#### Problem description:
From the data below, retype exactly the lines starting with the one that contains "rd_word = LUCP_RST_ZERO;" and ending with the one that contains "Bus handshake state", both included.

"""

### src/verilog/lucp_pkg.sv
package lucp_pkg;
    // Byte offsets of the block's registers
    localparam logic [7:0] LUCP_OFF_MODE      = 8'h00;
    localparam logic [7:0] LUCP_OFF_BAUD      = 8'h20;
    localparam logic [7:0] LUCP_OFF_RXTO      = 8'h24;
    localparam logic [7:0] LUCP_OFF_TXTG      = 8'h28;
    localparam logic [7:0] LUCP_OFF_RATIO     = 8'h40;
    localparam logic [7:0] LUCP_OFF_IRFLT     = 8'h4C;
    localparam logic [7:0] LUCP_OFF_MANCH     = 8'h50;
    localparam logic [7:0] LUCP_OFF_LIN_MODE  = 8'h54;
    localparam logic [7:0] LUCP_OFF_LIN_IDENT = 8'h58;
    localparam logic [7:0] LUCP_OFF_LIN_RATE  = 8'h5C;
    localparam logic [7:0] LUCP_OFF_LIN_CMD   = 8'h60;
    localparam logic [7:0] LUCP_OFF_GUARD_CFG = 8'hE4;
    localparam logic [7:0] LUCP_OFF_GUARD_STS = 8'hE8;
    localparam logic [7:0] LUCP_OFF_REVISION  = 8'hFC;

    // Mode register values for the LIN roles
    localparam logic [3:0] LUCP_MODE_MASTER = 4'hA;
    localparam logic [3:0] LUCP_MODE_SLAVE  = 4'hB;

    // Field positions in the LIN mode register, plus the LIN rate and MANCH registers
    localparam int LUCP_POS_NODE_ACT   = 0;
    localparam int LUCP_POS_PAR_OFF    = 2;
    localparam int LUCP_POS_CHK_OFF    = 3;
    localparam int LUCP_POS_CHK_KIND   = 4;
    localparam int LUCP_POS_LEN_SRC    = 5;
    localparam int LUCP_POS_SLOT_OFF   = 6;
    localparam int LUCP_POS_WAKE_KIND  = 7;
    localparam int LUCP_POS_LEN_FIELD  = 8;
    localparam int LUCP_POS_DMA_WRITES = 16;
    localparam int LUCP_POS_SYNC_OFF   = 17;
    localparam int LUCP_POS_FRAC       = 16;
    localparam int LUCP_POS_TXPL       = 0;

    // Reset values
    localparam logic [31:0] LUCP_RST_LIN_MODE = 32'h0000_0000;
    localparam logic [31:0] LUCP_RST_RATIO    = 32'h0000_0174;
    localparam logic [31:0] LUCP_RST_MANCH    = 32'h3001_1004;
    localparam logic [31:0] LUCP_RST_ZERO     = 32'h0000_0000;

    // Guard key and writable masks of the guarded registers and the LIN mode register
    localparam logic [23:0] LUCP_GUARD_KEY    = 24'h555341;
    localparam logic [31:0] LUCP_MASK_MODE    = 32'hFFFF_FFFF;
    localparam logic [31:0] LUCP_MASK_BAUD    = 32'h0007_FFFF;
    localparam logic [31:0] LUCP_MASK_RXTO    = 32'h0001_FFFF;
    localparam logic [31:0] LUCP_MASK_TXTG    = 32'h0000_00FF;
    localparam logic [31:0] LUCP_MASK_RATIO   = 32'h0000_07FF;
    localparam logic [31:0] LUCP_MASK_IRFLT   = 32'h0000_00FF;
    localparam logic [31:0] LUCP_MASK_MANCH   = 32'h5303_130F;
    localparam logic [31:0] LUCP_MASK_LINMODE = 32'h0003_FFFF;

    // Response handling encodings
    typedef enum logic [1:0] {
        LUCP_ACT_PUBLISH   = 2'h0,
        LUCP_ACT_SUBSCRIBE = 2'h1,
        LUCP_ACT_IGNORE    = 2'h2,
        LUCP_ACT_RESERVED  = 2'h3
    } lucp_act_t;

    // AXI response codes
    localparam logic [1:0] LUCP_RESP_OKAY   = 2'h0;
    localparam logic [1:0] LUCP_RESP_SLVERR = 2'h2;
endpackage

### src/verilog/lucp_top.sv
`timescale 1ns/1ps
// What this block does
// Preamble length zero none, else N bits
// Slave syncs unless sync-off bit set
// DMA writes LIN mode except its select
// Length mode zero: length field plus one
// Length mode one: identifier bits 5:4
// Wake request picks 2.0 or 1.3 signal
// Slot mode runs unless slot-off bit set
// Checksum kind: enhanced or classic
// Checksum off stops send and check
// Parity off stops send and check
// Node action: publish, subscribe, ignore, reserved
// Identifier writable as master, captured as slave
// Sync divider and fraction read back
// Guard enable changes only with right key
// Right key with one on, zero off
// Guard covers seven configuration registers
// Violation flag sticks until status read
// Violation source holds offending offset
// Status read clears flag and source
// Guarded writes ignored while guard on
// Sync result updated on each completion
// Revision register fixed and read-only
module lucp_top
    import lucp_pkg::*;
#(
    parameter logic [31:0] REVISION_CODE = 32'h0000_0101 // Arbitrary value
) (
    input  wire logic        clk,
    input  wire logic        rst_n,
    input  wire logic [7:0]  s_axi_awaddr,
    input  wire logic        s_axi_awvalid,
    output logic             s_axi_awready,
    input  wire logic [31:0] s_axi_wdata,
    input  wire logic [3:0]  s_axi_wstrb,
    input  wire logic        s_axi_wvalid,
    output logic             s_axi_wready,
    output logic [1:0]       s_axi_bresp,
    output logic             s_axi_bvalid,
    input  wire logic        s_axi_bready,
    input  wire logic [7:0]  s_axi_araddr,
    input  wire logic        s_axi_arvalid,
    output logic             s_axi_arready,
    output logic [31:0]      s_axi_rdata,
    output logic [1:0]       s_axi_rresp,
    output logic             s_axi_rvalid,
    input  wire logic        s_axi_rready,
    input  wire logic        dma_wr,
    input  wire logic [31:0] dma_wdata,
    input  wire logic        rx_ident_valid,
    input  wire logic [7:0]  rx_ident,
    input  wire logic        sync_done,
    input  wire logic [15:0] sync_divider_in,
    input  wire logic [2:0]  sync_frac_in,
    output logic [3:0]       op_mode,
    output logic [3:0]       tx_preamble_len,
    output logic             preamble_on,
    output logic [8:0]       resp_len_bytes,
    output logic             sync_run,
    output logic             slot_mode_on,
    output logic             enhanced_checksum,
    output logic             checksum_send,
    output logic             checksum_check,
    output logic             parity_send,
    output logic             parity_check,
    output logic             resp_transmit,
    output logic             resp_receive,
    output logic             wake_pulse,
    output logic             wake_lin13,
    output logic [7:0]       ident_char,
    output logic             guard_on
);

    // Applies byte strobes to an old word
    function automatic logic [31:0] lucp_merge(input logic [31:0] old_v,
                                                input logic [31:0] new_v,
                                                input logic [3:0]  strb);
        logic [31:0] res;
        res = old_v;
        for (int i = 0; i < 4; i++) begin
            if (strb[i]) begin
                res[8*i +: 8] = new_v[8*i +: 8];
            end
        end
        return res;
    endfunction

    // Register storage
    logic [31:0] mode_r, baud_r, rxto_r, txtg_r, ratio_r, irflt_r, manch_r;
    logic [31:0] lin_mode_r;
    logic [7:0]  ident_r;
    logic [15:0] sync_div_r;
    logic [2:0]  sync_frac_r;
    logic        guard_on_r;
    logic        viol_r;
    logic [15:0] viol_src_r;
    logic        wake_r;
    logic        bvalid_r, rvalid_r;
    logic [1:0]  bresp_r, rresp_r;
    logic [31:0] rdata_r;
    logic [7:0]  awaddr_r;
    logic        aw_held_r;
    logic [31:0] wdata_r;
    logic [3:0]  wstrb_r;
    logic        w_held_r;

    // Write channel capture: address and data taken in either order
    assign s_axi_awready = !aw_held_r && !bvalid_r;
    assign s_axi_wready  = !w_held_r && !bvalid_r;
    wire         aw_take   = s_axi_awvalid && s_axi_awready;
    wire         w_take    = s_axi_wvalid && s_axi_wready;
    wire         aw_have   = aw_held_r || aw_take;
    wire         w_have    = w_held_r || w_take;
    wire         wr_fire   = aw_have && w_have;
    wire [7:0]   wr_addr   = aw_held_r ? awaddr_r : s_axi_awaddr;
    wire [31:0]  wr_data   = w_held_r ? wdata_r : s_axi_wdata;
    wire [3:0]   wr_strb   = w_held_r ? wstrb_r : s_axi_wstrb;

    // Write decode
    wire sel_mode   = wr_addr == LUCP_OFF_MODE;
    wire sel_baud   = wr_addr == LUCP_OFF_BAUD;
    wire sel_rxto   = wr_addr == LUCP_OFF_RXTO;
    wire sel_txtg   = wr_addr == LUCP_OFF_TXTG;
    wire sel_ratio  = wr_addr == LUCP_OFF_RATIO;
    wire sel_irflt  = wr_addr == LUCP_OFF_IRFLT;
    wire sel_manch  = wr_addr == LUCP_OFF_MANCH;
    wire sel_linm   = wr_addr == LUCP_OFF_LIN_MODE;
    wire sel_ident  = wr_addr == LUCP_OFF_LIN_IDENT;
    wire sel_cmd    = wr_addr == LUCP_OFF_LIN_CMD;
    wire sel_gcfg   = wr_addr == LUCP_OFF_GUARD_CFG;
    wire sel_known  = sel_mode | sel_baud | sel_rxto | sel_txtg | sel_ratio | sel_irflt
                    | sel_manch | sel_linm | sel_ident | sel_cmd | sel_gcfg
                    | (wr_addr == LUCP_OFF_LIN_RATE) | (wr_addr == LUCP_OFF_GUARD_STS)
                    | (wr_addr == LUCP_OFF_REVISION);
    wire sel_guarded = sel_mode | sel_baud | sel_rxto | sel_txtg
                     | sel_ratio | sel_irflt | sel_manch;
    wire guard_block = wr_fire && sel_guarded && guard_on_r;
    wire guard_wr    = wr_fire && !guard_on_r;
    wire gcfg_full   = wr_strb == 4'hF;
    wire key_ok      = wr_data[31:8] == LUCP_GUARD_KEY;

    // Read decode
    wire         ar_take   = s_axi_arvalid && s_axi_arready;
    assign s_axi_arready = !rvalid_r;
    wire         rd_sts    = ar_take && (s_axi_araddr == LUCP_OFF_GUARD_STS);
    logic [31:0] rd_word;
    logic        rd_known;
    always_comb begin
        rd_known = 1'b1;
        unique case (s_axi_araddr)
            LUCP_OFF_MODE:      rd_word = mode_r;
            LUCP_OFF_BAUD:      rd_word = baud_r;
            LUCP_OFF_RXTO:      rd_word = rxto_r;
            LUCP_OFF_TXTG:      rd_word = txtg_r;
            LUCP_OFF_RATIO:     rd_word = ratio_r;
            LUCP_OFF_IRFLT:     rd_word = irflt_r;
            LUCP_OFF_MANCH:     rd_word = manch_r;
            LUCP_OFF_LIN_MODE:  rd_word = lin_mode_r;
            LUCP_OFF_LIN_IDENT: rd_word = {24'h0, ident_r};
            LUCP_OFF_LIN_RATE:  rd_word = {13'h0, sync_frac_r, sync_div_r};
            LUCP_OFF_LIN_CMD:   rd_word = LUCP_RST_ZERO;
            LUCP_OFF_GUARD_CFG: rd_word = {31'h0, guard_on_r};
            LUCP_OFF_GUARD_STS: rd_word = {8'h0, viol_src_r, 7'h0, viol_r};
            LUCP_OFF_REVISION:  rd_word = REVISION_CODE;
            default: begin
                rd_word  = LUCP_RST_ZERO;
                rd_known = 1'b0;
            end
        endcase
    end

    // Bus handshake state
    always_ff @(posedge clk or negedge rst_n) begin
        if (!rst_n) begin
            aw_held_r <= 1'b0;
            w_held_r  <= 1'b0;
            awaddr_r  <= 8'h00;
            wdata_r   <= LUCP_RST_ZERO;
            wstrb_r   <= 4'h0;
            bvalid_r  <= 1'b0;
            bresp_r   <= LUCP_RESP_OKAY;
        end else begin
            if (wr_fire) begin
                aw_held_r <= 1'b0;
                w_held_r  <= 1'b0;
                bvalid_r  <= 1'b1;
                bresp_r   <= sel_known ? LUCP_RESP_OKAY : LUCP_RESP_SLVERR;
            end else begin
                if (aw_take) begin
                    aw_held_r <= 1'b1;
                    awaddr_r  <= s_axi_awaddr;
                end
                if (w_take) begin
                    w_held_r <= 1'b1;
                    wdata_r  <= s_axi_wdata;
                    wstrb_r  <= s_axi_wstrb;
                end
                if (s_axi_bready) begin
                    bvalid_r <= 1'b0;
                end
            end
        end
    end

    // Read answer, one cycle after the address is taken
    always_ff @(posedge clk or negedge rst_n) begin
        if (!rst_n) begin
            rvalid_r <= 1'b0;
            rdata_r  <= LUCP_RST_ZERO;
            rresp_r  <= LUCP_RESP_OKAY;
        end else if (ar_take) begin
            rvalid_r <= 1'b1;
            rdata_r  <= rd_word;
            rresp_r  <= rd_known ? LUCP_RESP_OKAY : LUCP_RESP_SLVERR;
        end else if (s_axi_rready) begin
            rvalid_r <= 1'b0;
        end
    end

    // Guarded configuration registers; a blocked write leaves them intact
    always_ff @(posedge clk or negedge rst_n) begin
        if (!rst_n) begin
            mode_r  <= LUCP_RST_ZERO;
            baud_r  <= LUCP_RST_ZERO;
            rxto_r  <= LUCP_RST_ZERO;
            txtg_r  <= LUCP_RST_ZERO;
            ratio_r <= LUCP_RST_RATIO;
            irflt_r <= LUCP_RST_ZERO;
            manch_r <= LUCP_RST_MANCH;
        end else if (guard_wr) begin
            if (sel_mode)  mode_r  <= lucp_merge(mode_r, wr_data, wr_strb) & LUCP_MASK_MODE;
            if (sel_baud)  baud_r  <= lucp_merge(baud_r, wr_data, wr_strb) & LUCP_MASK_BAUD;
            if (sel_rxto)  rxto_r  <= lucp_merge(rxto_r, wr_data, wr_strb) & LUCP_MASK_RXTO;
            if (sel_txtg)  txtg_r  <= lucp_merge(txtg_r, wr_data, wr_strb) & LUCP_MASK_TXTG;
            if (sel_ratio) ratio_r <= lucp_merge(ratio_r, wr_data, wr_strb) & LUCP_MASK_RATIO;
            if (sel_irflt) irflt_r <= lucp_merge(irflt_r, wr_data, wr_strb) & LUCP_MASK_IRFLT;
            if (sel_manch) manch_r <= lucp_merge(manch_r, wr_data, wr_strb) & LUCP_MASK_MANCH;
        end
    end

    // LIN mode register: bus writes win over a DMA write in the same cycle
    wire         dma_ok     = dma_wr && lin_mode_r[LUCP_POS_DMA_WRITES];
    wire [31:0]  dma_merged = {lin_mode_r[31:17], lin_mode_r[LUCP_POS_DMA_WRITES],
                               dma_wdata[15:0]};
    always_ff @(posedge clk or negedge rst_n) begin
        if (!rst_n) begin
            lin_mode_r <= LUCP_RST_LIN_MODE;
        end else if (wr_fire && sel_linm) begin
            lin_mode_r <= lucp_merge(lin_mode_r, wr_data, wr_strb) & LUCP_MASK_LINMODE;
        end else if (dma_ok) begin
            lin_mode_r <= {14'h0, dma_wdata[LUCP_POS_SYNC_OFF], dma_merged[16:0]};
        end
    end

    // Identifier: software as master, received character as slave
    wire is_master = mode_r[3:0] == LUCP_MODE_MASTER;
    wire is_slave  = mode_r[3:0] == LUCP_MODE_SLAVE;
    always_ff @(posedge clk or negedge rst_n) begin
        if (!rst_n) begin
            ident_r <= 8'h00;
        end else if (is_slave && rx_ident_valid) begin
            ident_r <= rx_ident;
        end else if (is_master && wr_fire && sel_ident && wr_strb[0]) begin
            ident_r <= wr_data[7:0];
        end
    end

    // Sync result holds until the next completed sync
    always_ff @(posedge clk or negedge rst_n) begin
        if (!rst_n) begin
            sync_div_r  <= 16'h0000;
            sync_frac_r <= 3'h0;
        end else if (sync_done) begin
            sync_div_r  <= sync_divider_in;
            sync_frac_r <= sync_frac_in;
        end
    end

    // Guard enable only moves on a keyed full-word write
    always_ff @(posedge clk or negedge rst_n) begin
        if (!rst_n) begin
            guard_on_r <= 1'b0;
        end else if (wr_fire && sel_gcfg && gcfg_full && key_ok) begin
            guard_on_r <= wr_data[0];
        end
    end

    // Violation status; a new violation wins over the clearing read
    always_ff @(posedge clk or negedge rst_n) begin
        if (!rst_n) begin
            viol_r     <= 1'b0;
            viol_src_r <= 16'h0000;
        end else if (guard_block) begin
            viol_r     <= 1'b1;
            viol_src_r <= {8'h00, wr_addr};
        end else if (rd_sts) begin
            viol_r     <= 1'b0;
            viol_src_r <= 16'h0000;
        end
    end

    // Wake request: one-cycle pulse from a self-clearing command bit
    always_ff @(posedge clk or negedge rst_n) begin
        if (!rst_n) begin
            wake_r <= 1'b0;
        end else begin
            wake_r <= wr_fire && sel_cmd && wr_strb[0] && wr_data[0];
        end
    end

    // Fields driven to the frame engine
    wire [1:0] act_field = lin_mode_r[LUCP_POS_NODE_ACT +: 2];
    wire       len_src   = lin_mode_r[LUCP_POS_LEN_SRC];
    wire [8:0] len_reg   = {1'b0, lin_mode_r[LUCP_POS_LEN_FIELD +: 8]} + 9'd1;
    // Identifier bits 5:4 give 2, 2, 4 or 8 bytes
    logic [8:0] len_id;
    always_comb begin
        unique case (ident_r[5:4])
            2'h0, 2'h1: len_id = 9'd2;
            2'h2:       len_id = 9'd4;
            2'h3:       len_id = 9'd8;
        endcase
    end

    assign op_mode           = mode_r[3:0];
    assign tx_preamble_len   = manch_r[LUCP_POS_TXPL +: 4];
    assign preamble_on       = tx_preamble_len != 4'h0;
    assign resp_len_bytes    = len_src ? len_id : len_reg;
    assign sync_run          = is_slave && !lin_mode_r[LUCP_POS_SYNC_OFF];
    assign slot_mode_on      = !lin_mode_r[LUCP_POS_SLOT_OFF];
    assign enhanced_checksum = !lin_mode_r[LUCP_POS_CHK_KIND];
    assign checksum_send     = is_master && !lin_mode_r[LUCP_POS_CHK_OFF];
    assign checksum_check    = is_slave && !lin_mode_r[LUCP_POS_CHK_OFF];
    assign parity_send       = is_master && !lin_mode_r[LUCP_POS_PAR_OFF];
    assign parity_check      = (is_master || is_slave) && !lin_mode_r[LUCP_POS_PAR_OFF];
    assign resp_transmit     = act_field == LUCP_ACT_PUBLISH;
    assign resp_receive      = act_field == LUCP_ACT_SUBSCRIBE;
    assign wake_pulse        = wake_r;
    assign wake_lin13        = lin_mode_r[LUCP_POS_WAKE_KIND];
    assign ident_char        = ident_r;
    assign guard_on          = guard_on_r;

    // Bus outputs
    assign s_axi_bvalid = bvalid_r;
    assign s_axi_bresp  = bresp_r;
    assign s_axi_rvalid = rvalid_r;
    assign s_axi_rdata  = rdata_r;
    assign s_axi_rresp  = rresp_r;

endmodule
### config.mk
export PLATFORM = sky130hd
export DESIGN_NAME = lucp_top
export DESIGN_NICKNAME = d
export VERILOG_FILES = /design/src/verilog/lucp_pkg.sv /design/src/verilog/lucp_top.sv
export SDC_FILE = /design/constraint.sdc
export NUM_CORES = 1
export LEC_CHECK = 0
export BUFFER_PORTS_ARGS = -buffer_cell sky130_fd_sc_hd__buf_2
export CORE_AREA = 2 2 158 160
export DETAILED_ROUTE_END_ITERATION = 10
export DIE_AREA = 0 0 160 162
export GPL_TIMING_DRIVEN = 0
export PLACE_DENSITY_LB_ADDON = 0.08
export SLEW_MARGIN = 20
export SYNTH_ARGS = -nofsm -noshare
export SYNTH_HDL_FRONTEND = slang
export SYNTH_SLANG_ARGS = --single-unit
### constraint.sdc
create_clock -name clk -period 3.7 [get_ports clk]
set_input_delay 0.185 -clock clk [delete_from_list [all_inputs] [get_ports clk]]
set_output_delay 0.185 -clock clk [all_outputs]
set_load 0.05 [all_outputs]
-- Word level (Yosys, flattened, before mapping)
Cells that the tools add are included.
- add/subtract/negate cells: 1
- multipliers: 0
- div/mod/pow operators: 0
- order comparisons: 0
- equal/unequal tests: 37
- shift-type cells: 0
- mux-type cells: 28
- bitwise logic cells: 14
- reductions and logical operators: 79
- operators with widths (operator ; count):
    $pmux W32 S13 ; 1
    $eq A8 B7 Y1 const B ; 14
    $mux W32 ; 3
    $reduce_and A3 Y1 ; 18
    $eq A8 B6 Y1 const B ; 6
    $eq A8 B8 Y1 const B ; 6
    $mux W8 ; 5
    $mux W16 ; 2
    $logic_and A1 B1 Y1 ; 27
    $pmux W9 S3 ; 1
    $eq A24 B23 Y1 const B ; 1
    $logic_not A8 Y1 ; 2
    $reduce_and A2 Y1 ; 7
    $reduce_bool A2 Y1 ; 7
    $reduce_or A14 Y1 ; 1
    $or A1 B1 Y1 ; 13
    $eq A4 B4 Y1 const B ; 3
    $mux W1 ; 11
    $logic_not A1 Y1 ; 10
    $add A8 B1 Y9 const B ; 1
    $mux W9 ; 1
    $mux W2 ; 3
    $ne A2 B2 Y1 const B ; 3
    $eq A2 B1 Y1 const B ; 2
    7 further kinds ; 11
- flip-flop bits (word level): 271
- bits in latches: 0
- memory bits (writable): 0
- memory bits (read-only): 0
- input bits: 121
- output and inout bits: 79
- word-level logic and storage cells: 200
- memories: 0

-- Longest topological paths before layout
Gate-level depths: netlist (run 1).
- depth after elaboration: 16
- depth in mapped cells: 10
- gate-level depth less buffers: 6

-- Worst setup path before layout (run 1)
Ideal clock, no wire load.
- path kind: register -> register
- start: reg bvalid_r (netlist: s_axi_bvalid)
- end: reg lin_mode_r[14]
- setup time: 125 ps
- data arrival time: 2385 ps
- required time: 3575 ps
- slack: 1190 ps
- cell stages (with the launch flop): 9
- path buffers: 3
- cell sequence: dfrtp_1 -> nor2b_1 -> o22ai_1 -> clkbuf_1 -> or3_1 -> buf_4 -> mux2i_1 -> buf_4 -> mux2_2
- longest elaborated chain between the ends: 8
- ends and longest elaborated chain (element ; line ; source):
    start: declaration ; lucp_top.sv:99 ; logic bvalid_r, rvalid_r;
    start signal: assignment ; lucp_top.sv:181 ; bvalid_r <= 1'b0;
    start signal: assignment ; lucp_top.sv:187 ; bvalid_r <= 1'b1;
    start signal: assignment ; lucp_top.sv:200 ; bvalid_r <= 1'b0;
    $logic_not A1 Y1 * ; lucp_top.sv:109, lucp_top.sv:110 ;
    $logic_and A1 B1 Y1 (on tied branches) ; lucp_top.sv:109, lucp_top.sv:110 ;
    $logic_and A1 B1 Y1 (on tied branches) ; lucp_top.sv:111, lucp_top.sv:112 ;
    $logic_or A1 B1 Y1 (on tied branches) ; lucp_top.sv:113, lucp_top.sv:114 ;
    $logic_and A1 B1 Y1 * ; lucp_top.sv:115 ; wire wr_fire = aw_have && w_have;
    $logic_and A1 B1 Y1 * ; lucp_top.sv:249 ; end else if (wr_fire && sel_linm) begin
    $ne A2 B2 Y1 (no line) or $reduce_bool A2 Y1 (tied branches) ; -- ;
    $reduce_and A2 Y1 (no line) ; -- ;
    end signal: assignment ; lucp_top.sv:250 ; lin_mode_r <= lucp_merge(lin_mode_r, wr_data, wr_strb) & LUCP_MASK_LINMODE;
    end signal: assignment ; lucp_top.sv:252 ; lin_mode_r <= {14'h0, dma_wdata[LUCP_POS_SYNC_OFF], dma_merged[16:0]};
    end: declaration ; lucp_top.sv:91 ; logic [31:0] lin_mode_r;
Mark *: on every way between the ends. The rest lies on a longest branch, timed or not.
A chain may end at the register's enable or synchronous reset.

-- Worst setup path after layout (run 1)
- start: reg aw_held_r
- end: reg lin_mode_r[13]
- longest elaborated chain between the ends: 8
- ends and longest elaborated chain (element ; line ; source):
    start: declaration ; lucp_top.sv:103 ; logic aw_held_r;
    start signal: assignment ; lucp_top.sv:176 ; aw_held_r <= 1'b0;
    start signal: assignment ; lucp_top.sv:185 ; aw_held_r <= 1'b0;
    start signal: assignment ; lucp_top.sv:191 ; aw_held_r <= 1'b1;
    branches (longest 5 deep; another with $mux W8) ; -- ;
    $logic_and A1 B1 Y1 * ; lucp_top.sv:249 ;
    $ne A2 B2 Y1 (no line) or $reduce_bool A2 Y1 (tied branches) ; -- ;
    $reduce_and A2 Y1 (no line) ; -- ;
Mark *: on every way between the ends.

"""

#### The completed task:
            LUCP_OFF_LIN_CMD:   rd_word = LUCP_RST_ZERO;
            LUCP_OFF_GUARD_CFG: rd_word = {31'h0, guard_on_r};
            LUCP_OFF_GUARD_STS: rd_word = {8'h0, viol_src_r, 7'h0, viol_r};
            LUCP_OFF_REVISION:  rd_word = REVISION_CODE;
            default: begin
                rd_word  = LUCP_RST_ZERO;
                rd_known = 1'b0;
            end
        endcase
    end

    // Bus handshake state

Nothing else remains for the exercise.